The primary season for Election 2016 begins Feb. 1 with the Iowa caucuses. Long-presumed nominee for the Democrats, Hillary Clinton, gets most of the media attention. But one of the other candidates vying for the Democratic Party nomination is Senator Bernie Sanders of Vermont. His campaign has been a spirited fight against corporate influence and corruption in politics. He speaks for the 99 percent and its struggle against the 1 percent. Sanders first entered politics in 1981 when he was elected the mayor of Burlington, VT. After serving for four terms as mayor, he ran for the at-large Congressional seat in Vermont in 1990 and won, serving eight terms. When a Senate seat opened up in 2006, Bernie ran and won, then was re-elected in 2012 by an astounding 71 percent of the vote. He is a champion of progressive causes, warns against a ruling oligarchy and has built his entire political career on fighting for social and economic justice.
Since launching his campaign on May 26, 2015 in Burlington, Bernie Sanders has distinguished himself by not accepting Super Pac monies. He only accepts small, individual contributions, typically about $35 each. His efforts have raised enough money to remain viable in a campaign in which the Koch brothers will be throwing in over $900 million. Against this backdrop, we see that Sanders now draws thousands and thousands of people to his events and many of those people are not the old guard liberals, but young people — millennials, in college or out of college and coming to grips with a world that seems to be getting harder and colder. Many of them are burdened by student debt, that awful unshakeable millstone that threatens their future. Sanders offers a lot to these young people. His College for All Act calls for public college and university tuition to be free, paid for by a transaction tax on Wall Street (50 cents for every $100 worth of stock and a 0.1 percent fee on bonds). He wants work-study programs to be expanded and the student financial aid application process to be simplified. He has repeatedly called for a restructuring of student debt to lower interest rates and has even brought up the idea of eliminating student loan debt. Sanders’ philosophy of education is that it is a public good, not a private commodity, and as such should be available to all qualified applicants: Sanders states, “We live in a highly competitive global economy, and if our economy is to be strong, we need the best-educated workforce in the world.” These are just some of the reasons young people support a 74-year-old Democratic Socialist.
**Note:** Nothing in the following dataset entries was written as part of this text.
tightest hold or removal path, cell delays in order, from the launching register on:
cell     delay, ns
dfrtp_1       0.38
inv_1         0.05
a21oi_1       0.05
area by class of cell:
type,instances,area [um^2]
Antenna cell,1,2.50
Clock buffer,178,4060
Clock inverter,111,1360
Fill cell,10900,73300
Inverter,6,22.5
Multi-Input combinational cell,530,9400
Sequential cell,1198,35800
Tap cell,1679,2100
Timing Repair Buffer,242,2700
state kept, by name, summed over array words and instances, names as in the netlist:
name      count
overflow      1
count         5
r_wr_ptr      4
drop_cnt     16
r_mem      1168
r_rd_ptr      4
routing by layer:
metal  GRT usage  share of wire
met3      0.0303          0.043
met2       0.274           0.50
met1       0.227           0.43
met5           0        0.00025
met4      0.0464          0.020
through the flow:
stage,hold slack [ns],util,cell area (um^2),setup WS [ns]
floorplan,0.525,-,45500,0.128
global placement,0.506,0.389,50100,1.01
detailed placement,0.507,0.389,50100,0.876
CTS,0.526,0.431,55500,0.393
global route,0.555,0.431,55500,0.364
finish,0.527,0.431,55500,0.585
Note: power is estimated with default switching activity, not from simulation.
$ cat src/rtl/instr_fetch_if.sv
// Fetch-side bus bundle: instruction memory request/response, decoder
// redirect input and the decoded-instruction handoff.
interface instr_fetch_if;
  import riscv_pkg::*;

  logic            imem_req_valid;
  logic            imem_req_ready;
  logic [XLEN-1:0] imem_req_addr;
  logic            imem_rsp_valid;
  logic [XLEN-1:0] imem_rsp_data;
  logic            redirect;
  logic [XLEN-1:0] redirect_target;
  logic            dec_valid;
  logic            dec_ready;
  logic [XLEN-1:0] dec_instr;
  logic [XLEN-1:0] dec_pc;
  logic [6:0]      dec_op;
  logic [2:0]      dec_funct3;
  logic            dec_funct7;
  logic            fetch_fault;

  modport master (
    output imem_req_valid, imem_req_addr,
    input  imem_req_ready, imem_rsp_valid, imem_rsp_data,
    input  redirect, redirect_target, dec_ready,
    output dec_valid, dec_instr, dec_pc, dec_op, dec_funct3, dec_funct7,
    output fetch_fault
  );

  modport slave (
    input  imem_req_valid, imem_req_addr,
    output imem_req_ready, imem_rsp_valid, imem_rsp_data,
    output redirect, redirect_target, dec_ready,
    input  dec_valid, dec_instr, dec_pc, dec_op, dec_funct3, dec_funct7,
    input  fetch_fault
  );
endinterface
Because today’s young people are not dumb, they can see that they’ve been screwed. They’ve seen their parents lose their houses. They know that good jobs and viable careers are scarce and getting scarcer. They can see the rapid centralization of wealth and power. They know that their future seems meaningless to the powerful — to the corporations and ultra-wealthy, corrupt politicians. And they know that the future of the world itself is being recklessly endangered by “conservatives” who deny science and global warming. Sanders is succeeding with young people because he’s speaking their language, honestly and from the heart. No focus groups or poll-tested responses needed. Again, these are not dim, unaware people absorbed by their cell phones. They have street smarts — they know when they’re being conned, and they know they’re not being conned by Bernie. Bernie represents the possibility of hope — this, the rarest of commodities these days.
There is an honesty and integrity to the man that is all but completely absent from the current political landscape. Everything has become a game; it has to be sold to the crowd the way refrigerators are sold to the customer. Sanders rejects this notion. Matt Taibbi, a writer for Rolling Stone magazine who has followed Sanders for years in his long career in Congress, says “… He’s not looking for a book deal or a membership in a Martha’s Vineyard golf club … This election isn’t a game to him … he genuinely believes the system is not beyond repair” (“The Case for Bernie Sanders” Rolling Stone, 11/03/15).
Will young people become more involved — will they step up and turn the tide? It’s impossible to know, but there is a huge potential here for Sanders and for democracy. As he reminds us often, “No president, no leader, can do it without the people standing together.” Bernie Sanders has railed against the rising tyranny of the oligarchy which threatens this democracy. We think the new generation, particularly those in college, understand this. They are like a huge bonfire, laid and ready for a match — will it catch fire? We sure hope so.